### [Exercise instructions]
Copy each line below that contains "length".

### [Stored records]
<file path="config.mk">
export PLATFORM = sky130hd
export DESIGN_NAME = numeric_token_recognizer_core_flat
export DESIGN_NICKNAME = d
export VERILOG_FILES = /design/src/rtl/ntr_pkg.sv /design/src/rtl/ntr_if.sv /design/src/rtl/ntr_char_class.sv /design/src/rtl/ntr_phase_tracker.sv /design/src/rtl/ntr_value_acc.sv /design/src/rtl/numeric_token_recognizer_core.sv /design/src/flat_wrapper.sv
export SDC_FILE = /design/constraint.sdc
export NUM_CORES = 1
export LEC_CHECK = 0
export ABC_AREA = 0
export BUFFER_PORTS_ARGS = -buffer_cell sky130_fd_sc_hd__buf_2
export CAP_MARGIN = 40
export CELL_PAD_IN_SITES_DETAIL_PLACEMENT = 0
export CELL_PAD_IN_SITES_GLOBAL_PLACEMENT = 1
export CORE_ASPECT_RATIO = 0.6
export CORE_MARGIN = 2
export CORE_UTILIZATION = 40
export CTS_CLUSTER_DIAMETER = 100
export DETAILED_ROUTE_END_ITERATION = 6
export PLACE_DENSITY = 0.66
export SLEW_MARGIN = 25
export SYNTH_ARGS = -nofsm -noshare
export SYNTH_HDL_FRONTEND = slang
export SYNTH_SLANG_ARGS = --single-unit
</file>
<file path="constraint.sdc">
create_clock -name clk -period 6.4 [get_ports clk]
set_input_delay 0.96 -clock clk [delete_from_list [all_inputs] [get_ports clk]]
set_output_delay 0.96 -clock clk [all_outputs]
set_load 0.005 [all_outputs]
</file>
<file path="src/rtl/ntr_pkg.sv">
// Package with the shared types and character constants of the numeric token recognizer.
`timescale 1ns / 1ps

package ntr_pkg;

	// Character codes used by the grammar.
	localparam logic [7:0] CH_PLUS  = 8'h2B;
	localparam logic [7:0] CH_MINUS = 8'h2D;
	localparam logic [7:0] CH_DOT   = 8'h2E;
	localparam logic [7:0] CH_ZERO  = 8'h30;
	localparam logic [7:0] CH_NINE  = 8'h39;
	localparam logic [7:0] CH_SPACE = 8'h20;
	localparam logic [7:0] CH_TAB   = 8'h09;
	localparam logic [7:0] CH_CR    = 8'h0D;
	localparam logic [7:0] CH_LO_E  = 8'h65;
	localparam logic [7:0] CH_UP_E  = 8'h45;
	localparam logic [7:0] CH_LO_D  = 8'h64;
	localparam logic [7:0] CH_UP_D  = 8'h44;

	// Scan phase of the token grammar.
	typedef enum logic [3:0] {
		PH_WS    = 4'd0,
		PH_SIGN  = 4'd1,
		PH_IDIG  = 4'd2,
		PH_FRAC  = 4'd3,
		PH_EXP   = 4'd4,
		PH_ESIGN = 4'd5,
		PH_EDIG  = 4'd6,
		PH_DEAD  = 4'd7
	} phase_t;

	// Classification of one character.
	typedef struct packed {
		logic       is_ws;
		logic       is_dig;
		logic       is_sign;
		logic       is_minus;
		logic       is_dot;
		logic       is_exp;
		logic [3:0] digit;
	} char_class_t;

	// Control from the phase tracker to the value accumulator.
	typedef struct packed {
		logic       add;
		logic       clear;
		logic [3:0] digit;
	} acc_ctrl_t;

endpackage

</file>
<file path="src/rtl/ntr_if.sv">
// Valid/ready channel interfaces for the character and result transactions.
`timescale 1ns / 1ps

interface ntr_char_if;
	logic       valid;
	logic       ready;
	logic [7:0] character;
	logic       last_char;

	modport source(output valid, output character, output last_char, input ready);
	modport sink(input valid, input character, input last_char, output ready);
endinterface

interface ntr_result_if;
	logic               valid;
	logic               ready;
	logic               int_valid;
	logic               float_valid;
	logic signed [31:0] int_value;
	logic               int_overflow;

	modport source(output valid, output int_valid, output float_valid, output int_value,
		output int_overflow, input ready);
	modport sink(input valid, input int_valid, input float_valid, input int_value,
		input int_overflow, output ready);
endinterface

</file>
<file path="src/rtl/ntr_char_class.sv">
// Character classifier: whitespace, digit, sign, dot and exponent letters.
`timescale 1ns / 1ps

module ntr_char_class (
	input  logic [7:0]          character,
	output ntr_pkg::char_class_t cls
);

	// Decode the byte against the character sets of the grammar.
	always_comb begin
		cls          = '0;
		cls.is_ws    = character inside {ntr_pkg::CH_SPACE, [ntr_pkg::CH_TAB:ntr_pkg::CH_CR]};
		cls.is_dig   = character inside {[ntr_pkg::CH_ZERO:ntr_pkg::CH_NINE]};
		cls.is_sign  = character inside {ntr_pkg::CH_PLUS, ntr_pkg::CH_MINUS};
		cls.is_minus = (character == ntr_pkg::CH_MINUS);
		cls.is_dot   = (character == ntr_pkg::CH_DOT);
		cls.is_exp   = character inside {ntr_pkg::CH_LO_E, ntr_pkg::CH_UP_E,
			ntr_pkg::CH_LO_D, ntr_pkg::CH_UP_D};
		cls.digit    = 4'(character - ntr_pkg::CH_ZERO);
	end

endmodule

</file>
<file path="src/rtl/ntr_phase_tracker.sv">
// Grammar phase register and its next-phase logic, with the sign flag.
`timescale 1ns / 1ps

module ntr_phase_tracker (
	input  logic                 clk,
	input  logic                 arst_n,
	input  logic                 step,
	input  logic                 last,
	input  ntr_pkg::char_class_t cls,
	output ntr_pkg::phase_t      phase_next,
	output logic                 neg_next,
	output ntr_pkg::acc_ctrl_t   acc
);

	ntr_pkg::phase_t phase_q;
	logic            neg_q;
	logic            int_part;

	// Next phase for the current character; whitespace phase falls into the sign rules.
	always_comb begin
		phase_next = ntr_pkg::PH_DEAD;
		neg_next   = neg_q;
		int_part   = 1'b0;
		case (phase_q)
			ntr_pkg::PH_WS, ntr_pkg::PH_SIGN, ntr_pkg::PH_IDIG: begin
				if (phase_q == ntr_pkg::PH_WS && cls.is_ws) begin
					phase_next = ntr_pkg::PH_WS;
				end else if (phase_q == ntr_pkg::PH_WS && cls.is_sign) begin
					phase_next = ntr_pkg::PH_SIGN;
					neg_next   = cls.is_minus;
				end else if (cls.is_dig) begin
					phase_next = ntr_pkg::PH_IDIG;
					int_part   = 1'b1;
				end else if (cls.is_dot) begin
					phase_next = ntr_pkg::PH_FRAC;
				end else if (cls.is_exp) begin
					phase_next = ntr_pkg::PH_EXP;
				end
			end
			ntr_pkg::PH_FRAC: begin
				if (cls.is_dig) begin
					phase_next = ntr_pkg::PH_FRAC;
				end else if (cls.is_exp) begin
					phase_next = ntr_pkg::PH_EXP;
				end
			end
			ntr_pkg::PH_EXP: begin
				if (cls.is_sign) begin
					phase_next = ntr_pkg::PH_ESIGN;
				end else if (cls.is_dig) begin
					phase_next = ntr_pkg::PH_EDIG;
				end
			end
			ntr_pkg::PH_ESIGN, ntr_pkg::PH_EDIG: begin
				if (cls.is_dig) begin
					phase_next = ntr_pkg::PH_EDIG;
				end
			end
			default: begin
				phase_next = ntr_pkg::PH_DEAD;
			end
		endcase
	end

	// Accumulator control: add digits of the integer part, clear after the last one.
	always_comb begin
		acc.add   = step && int_part;
		acc.clear = step && last;
		acc.digit = cls.digit;
	end

	// Phase and sign registers return to reset after the final character.
	always_ff @(posedge clk or negedge arst_n) begin
		if (!arst_n) begin
			phase_q <= ntr_pkg::PH_WS;
			neg_q   <= 1'b0;
		end else if (step) begin
			if (last) begin
				phase_q <= ntr_pkg::PH_WS;
				neg_q   <= 1'b0;
			end else begin
				phase_q <= phase_next;
				neg_q   <= neg_next;
			end
		end
	end

endmodule

</file>
<file path="src/rtl/ntr_value_acc.sv">
// Saturating decimal accumulator for the magnitude of the leading integer.
`timescale 1ns / 1ps

module ntr_value_acc #(
	parameter int VALUE_WIDTH = 32
) (
	input  logic                   clk,
	input  logic                   arst_n,
	input  ntr_pkg::acc_ctrl_t     acc,
	output logic [VALUE_WIDTH-1:0] mag_next,
	output logic                   sat_next
);

	localparam int PW = VALUE_WIDTH + 4;
	localparam logic [PW-1:0] LIM = PW'(1) << (VALUE_WIDTH - 1);

	logic [VALUE_WIDTH-1:0] mag_q;
	logic                   sat_q;
	logic [PW-1:0]          mag_ext;
	logic [PW-1:0]          prod;

	// Times ten plus the digit; exceeding the limit saturates to the limit.
	always_comb begin
		mag_ext  = PW'(mag_q);
		prod     = (mag_ext << 3) + (mag_ext << 1) + PW'(acc.digit);
		mag_next = mag_q;
		sat_next = sat_q;
		if (acc.add && !sat_q) begin
			if (prod > LIM) begin
				sat_next = 1'b1;
				mag_next = VALUE_WIDTH'(LIM);
			end else begin
				mag_next = prod[VALUE_WIDTH-1:0];
			end
		end
	end

	// Magnitude and saturation registers, cleared at the end of a token.
	always_ff @(posedge clk or negedge arst_n) begin
		if (!arst_n) begin
			mag_q <= '0;
			sat_q <= 1'b0;
		end else if (acc.clear) begin
			mag_q <= '0;
			sat_q <= 1'b0;
		end else begin
			mag_q <= mag_next;
			sat_q <= sat_next;
		end
	end

endmodule

</file>
<file path="src/rtl/numeric_token_recognizer_core.sv">
// Top level of the numeric token recognizer: input stage, scan logic and result register.
//
//   Channel   Role  Transaction
//   chars     sink  one token byte with its last_char flag
//   results   src   validity flags, saturated integer value and overflow of one token
//
// One character is taken every cycle unless stalled; the phase, sign and magnitude
// registers close their update loop combinationally. A token's result is registered
// behind the input stage. arst_n clears the token state and both valid flags. While a
// result waits on results.ready, characters that are not a token's last keep flowing;
// a last character waits in the input stage until the result register frees.
`timescale 1ns / 1ps

module numeric_token_recognizer_core #(
	parameter int VALUE_WIDTH = 32
) (
	input  logic                clk,
	input  logic                arst_n,
	ntr_char_if.sink            chars,
	ntr_result_if.source        results
);

	localparam logic [VALUE_WIDTH-1:0] MAG_MAX = {1'b0, {(VALUE_WIDTH-1){1'b1}}};

	logic                   valid_s1;
	logic [7:0]             char_s1;
	logic                   last_s1;
	logic                   out_free;
	logic                   step;
	ntr_pkg::char_class_t   cls;
	ntr_pkg::phase_t        phase_next;
	logic                   neg_next;
	ntr_pkg::acc_ctrl_t     acc;
	logic [VALUE_WIDTH-1:0] mag_next;
	logic                   sat_next;
	logic                   pos_clamp;
	logic [VALUE_WIDTH-1:0] mag_clamped;
	logic [31:0]            mag32;
	logic                   res_valid_q;
	logic                   int_valid_q;
	logic                   float_valid_q;
	logic signed [31:0]     int_value_q;
	logic                   int_overflow_q;

	// Handshake: the staged character proceeds unless it needs a busy result register.
	assign out_free    = !res_valid_q || results.ready;
	assign step        = valid_s1 && (!last_s1 || out_free);
	assign chars.ready = !valid_s1 || step;

	// Input register stage.
	always_ff @(posedge clk or negedge arst_n) begin
		if (!arst_n) begin
			valid_s1 <= 1'b0;
		end else if (chars.ready) begin
			valid_s1 <= chars.valid;
		end
	end

	always_ff @(posedge clk) begin
		if (chars.ready && chars.valid) begin
			char_s1 <= chars.character;
			last_s1 <= chars.last_char;
		end
	end

	ntr_char_class u_class (
		.character(char_s1),
		.cls      (cls)
	);

	ntr_phase_tracker u_phase (
		.clk       (clk),
		.arst_n    (arst_n),
		.step      (step),
		.last      (last_s1),
		.cls       (cls),
		.phase_next(phase_next),
		.neg_next  (neg_next),
		.acc       (acc)
	);

	ntr_value_acc #(
		.VALUE_WIDTH(VALUE_WIDTH)
	) u_acc (
		.clk     (clk),
		.arst_n  (arst_n),
		.acc     (acc),
		.mag_next(mag_next),
		.sat_next(sat_next)
	);

	// A positive value at the limit is clamped one below it; the sign is applied in 32 bits.
	assign pos_clamp   = !neg_next && mag_next[VALUE_WIDTH-1];
	assign mag_clamped = pos_clamp ? MAG_MAX : mag_next;
	assign mag32       = 32'(mag_clamped);

	// Result register, loaded when a token's last character is processed.
	always_ff @(posedge clk or negedge arst_n) begin
		if (!arst_n) begin
			res_valid_q <= 1'b0;
		end else if (step && last_s1) begin
			res_valid_q <= 1'b1;
		end else if (results.ready) begin
			res_valid_q <= 1'b0;
		end
	end

	always_ff @(posedge clk) begin
		if (step && last_s1) begin
			int_valid_q    <= phase_next inside {ntr_pkg::PH_WS, ntr_pkg::PH_SIGN,
				ntr_pkg::PH_IDIG};
			float_valid_q  <= (phase_next != ntr_pkg::PH_DEAD);
			int_value_q    <= neg_next ? 32'(32'd0 - mag32) : mag32;
			int_overflow_q <= sat_next || pos_clamp;
		end
	end

	assign results.valid        = res_valid_q;
	assign results.int_valid    = int_valid_q;
	assign results.float_valid  = float_valid_q;
	assign results.int_value    = int_value_q;
	assign results.int_overflow = int_overflow_q;

endmodule

</file>
<file path="src/flat_wrapper.sv">
// flat-port wrapper written by rule: the top's interface ports become plain ports
module numeric_token_recognizer_core_flat 
#(
	parameter int VALUE_WIDTH = 32
)
  (clk, arst_n, chars_valid, chars_character, chars_last_char, chars_ready, results_valid, results_int_valid, results_float_valid, results_int_value, results_int_overflow, results_ready);
  ntr_char_if chars_i ();
  ntr_result_if results_i ();
  input  logic clk;
  input  logic arst_n;
  input wire logic [$bits(chars_i.valid)-1:0] chars_valid;
  input wire logic [$bits(chars_i.character)-1:0] chars_character;
  input wire logic [$bits(chars_i.last_char)-1:0] chars_last_char;
  output wire logic [$bits(chars_i.ready)-1:0] chars_ready;
  output wire logic [$bits(results_i.valid)-1:0] results_valid;
  output wire logic [$bits(results_i.int_valid)-1:0] results_int_valid;
  output wire logic [$bits(results_i.float_valid)-1:0] results_float_valid;
  output wire logic [$bits(results_i.int_value)-1:0] results_int_value;
  output wire logic [$bits(results_i.int_overflow)-1:0] results_int_overflow;
  input wire logic [$bits(results_i.ready)-1:0] results_ready;
  assign chars_i.valid = chars_valid;
  assign chars_i.character = chars_character;
  assign chars_i.last_char = chars_last_char;
  assign chars_ready = chars_i.ready;
  assign results_valid = results_i.valid;
  assign results_int_valid = results_i.int_valid;
  assign results_float_valid = results_i.float_valid;
  assign results_int_value = results_i.int_value;
  assign results_int_overflow = results_i.int_overflow;
  assign results_i.ready = results_ready;
  numeric_token_recognizer_core #(.VALUE_WIDTH(VALUE_WIDTH)) u_core (.clk(clk), .arst_n(arst_n), .chars(chars_i), .results(results_i));
endmodule
</file>
==> results.md <==
- Worst R2R Path Depth: 22
- Biggest area consumer among synthesized cells: edfxtp_1
- Hold Path Stages: 2
- Netlist cell types: 96
- Post-detail-place hpwl: 21.1 mm
- Core area: 18300 sq um
- Synth Cell Area: 7580 sq um
- Ant. Diodes: 0
- H-tree Lvls: 3
- Initial Util: 41.4%
- Ys Warns: 0
- CP max FO: 6
- Clock Skews: 0.00908 ns
- Area of the multi-input gates: 5060 sq um
- Final hold vios: 0
- Status: complete, no violations
- Register area: 2300 sq um
- Max Clk Rate: 0.164 GHz
- Clk_lat worst skew: 0.36 ns
- Post-synthesis net count: 927
- Crit start category: flip-flop
- First-pass GRT wire length: 42.0 mm
- Reg-to-Reg Start: u_core.u_acc.mag_q[0]
- Slew margin rel.: 45.1%
- Nets: 959
- WL/cell: 24.1 um
- Main synth FF type: edfxtp_1
- Final Wtd Congestion: 0.889
- FP Rows: 38
- HP Class: reg -> reg
- Vias: 7375
- TritonCTS clock tree: yes
- Root Buffer: clkbuf_16
- Seq/Total Area, Yosys: 30.3%
- CTS buffer count: 9
- Total wire length: 27.1 mm
- Yosys top cell area share: 17.4%
- R2r endpoint: u_core.results.int_value[30]
- Residual DRC: 0
- Slew Viols, Final: 0
- Hold slack: 0.534 ns
- Top cells by area, synth: edfxtp_1 17%, dfrtp_1 13%, ha_1 11%, a21oi_1 3.9%, o21ai_0 3.6%
- Global Route Usage Sum: 27.1%
- Setup ws final: 0.291 ns
- CTS clk-pin slew, worst paths: 0.06 ns
- Initial antenna violation count: 0
- Layout cell share with drive strength beyond 1: 14.5%
- Post-synthesis async set-or-reset flop share: 47.0%
- Final Util: 45.7%
- Unrepaired setup endpoints after global routing: no
- Crit path arrival time: 6.21 ns
- Pre-Repair DR Iteration Count: 5
- Vias in the first global route: 6796
- Top Ports: 50
- Die Wd: 182 um
- Clock Tree Buf Depth: 2
- Via density: 6.56
- Die H: 111 um
- Period utilization: 95.5%
- Leakage: 3.75 nW
- Tmin final: 6.11 ns
- HP Start: u_core.u_phase.neg_q
- Tightest Pin Transition: 0.823 ns
- Critical path class: reg -> reg
- Number of max-cap violations: 0
- # clock sinks: 83
- FILL cells: 1759
- Syn Area/Cell: 8.94 sq um
- Most frequent cells in the layout: 69 x nand2_1, 66 x nor2_1, 64 x ha_1
- Number of port buffers: 49
- Register bit total from synthesis: 83
- Setup-failing EPs final: 0
- Setup crit end kind: flip-flop
- Setup_tns: 0 ns
- Power Density: 171 nW/um^2
- Global route total overflow: 0
- Commonest non-fill, non-tap cell in the layout: nand2_1
- Largest net degree at the start of global routing: 58
- VDD IR max: 129 uV
- Full die area: 20100 sq um
- Hold worst-path end: u_core.u_phase.neg_q
- Area delta synth->final: 10.4%
- Number of enable flip-flop cells after synthesis: 44
- Pre-CTS WS: 0.00361 ns
- Residual antenna-violating net count after detailed routing: 0
- Mapped Cells: 848
- Required time of the critical path: 6.50 ns
- R2R Setup Slk: 0.29 ns
- Iteration-0 DRC Markers: 994
## metal layers
metal	vias up	wire length, um	track usage, %
li1	3359	-	-
met5	-	0	0
met4	0	230	3.90
met2	314	10600	35.9
met3	23	2200	5.72
met1	3679	14100	44.5
## worst max-delay path by stage
stage	from	endpoint	slack [ns]	cells past startpoint
6_report	u_core.u_acc.mag_q[0]	u_core.results.int_value[30]	0.29	22
3_5_place_dp	u_core.u_acc.mag_q[0]	u_core.results.int_value[30]	0.004	22
3_3_place_gp	u_core.u_acc.mag_q[0]	u_core.results.int_value[30]	0.31	22
2_1_floorplan	u_core.u_acc.mag_q[0]	u_core.results.int_value[30]	0.68	24
5_1_grt	u_core.u_acc.mag_q[0]	u_core.results.int_value[30]	0.02	22
4_1_cts	u_core.u_acc.mag_q[0]	u_core.results.int_value[30]	0.14	22
## worst max-delay path, stage by stage (launching register included)
cell	delay, ns
dfrtp_1	0.43
inv_1	0.09
fa_1	0.60
inv_1	0.06
ha_1	0.29
and3_2	0.22
or3_1	0.38
a211oi_1	0.29
o221a_2	0.29
o2111ai_1	0.17
a2111oi_0	0.43
nand4_1	0.21
o31ai_4	0.47
and2b_4	0.24
a22oi_1	0.08
and2_1	0.20
ha_1	0.23
o21ai_0	0.12
a21o_1	0.20
a2111oi_4	0.08
and4_4	0.24
a21oi_1	0.17
mux2_1	0.34
## area by class of cell
cell class	instances	area share (%)
Inverter	19	0.882
Tap cell	240	3.59
Multi-Input combinational cell	703	60.4
Clock inverter	4	0.299
Sequential cell	83	27.4
Timing Repair Buffer	64	4.42
Clock buffer	12	2.94
## synth_stat cells, drive strengths merged, types with 10 or more instances
cell / number
a22oi: 25
buf: 14
inv: 19
clkbuf: 29
nand4: 24
a211oi: 16
a31oi: 10
a21oi: 63
dfrtp: 39
and2: 25
xor2: 11
nor2: 67
ha: 64
nand3: 16
a21o: 19
or3: 12
nor3: 18
edfxtp: 44
xnor2: 18
o31ai: 12
o21ai: 58
nand2: 69
o21a: 17
## report_power, final
part,total (mW),switching [mW],internal (mW)
registers,0.627,0.0248,0.602
logic,0.313,0.188,0.125
clock network,0.495,0.222,0.273
total,1.44,0.435,1.00
## cells by family (layout without fill, tap and decap cells)
group	Yosys count	in the layout	synth area share (%)
AO/OA/AOI/OAI	304	304	29.1
multiplexers	12	12	1.72
flip-flops	83	83	30.3
buffers and inverters	62	99	3.45
AND/OR/NAND/NOR	292	292	20.9
adder cells (fa/ha/maj)	66	66	11.1
XOR/XNOR	29	29	3.55
## through the flow
| step | power, mW | instances | instance area (sq um) |
|---|---|---|---|
| final | 1.44 | 1125 | 8370 |
| after global routing | 1.50 | 1125 | 8370 |
| after CTS | 1.43 | 1124 | 8330 |
| after detailed placement | 0.937 | 1108 | 8060 |
| after global placement | 0.934 | 1107 | 8040 |
| after floorplan | 0.833 | 848 | 7580 |
## registers in the layout, indices dropped and copies added, names as in the netlist, 3 cells and up
name and cells:
u_core.char_s1 8, u_core.results.int_value 32, u_core.u_acc.mag_q 32, u_core.u_phase.phase_q 3
## what timing repair did
action | 4_1_cts | 5_1_grt
cloned | 0 | 0
setup buffers | 0 | 1
pin swaps | 0 | 3
resized for setup | 1 | 7
setup endpoints to repair | 1 | 5
hold buffers | 0 | 0
Power figures use the tool's default switching activity.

### [Result of this task]
- First-pass GRT wire length: 42.0 mm
- Total wire length: 27.1 mm
metal	vias up	wire length, um	track usage, %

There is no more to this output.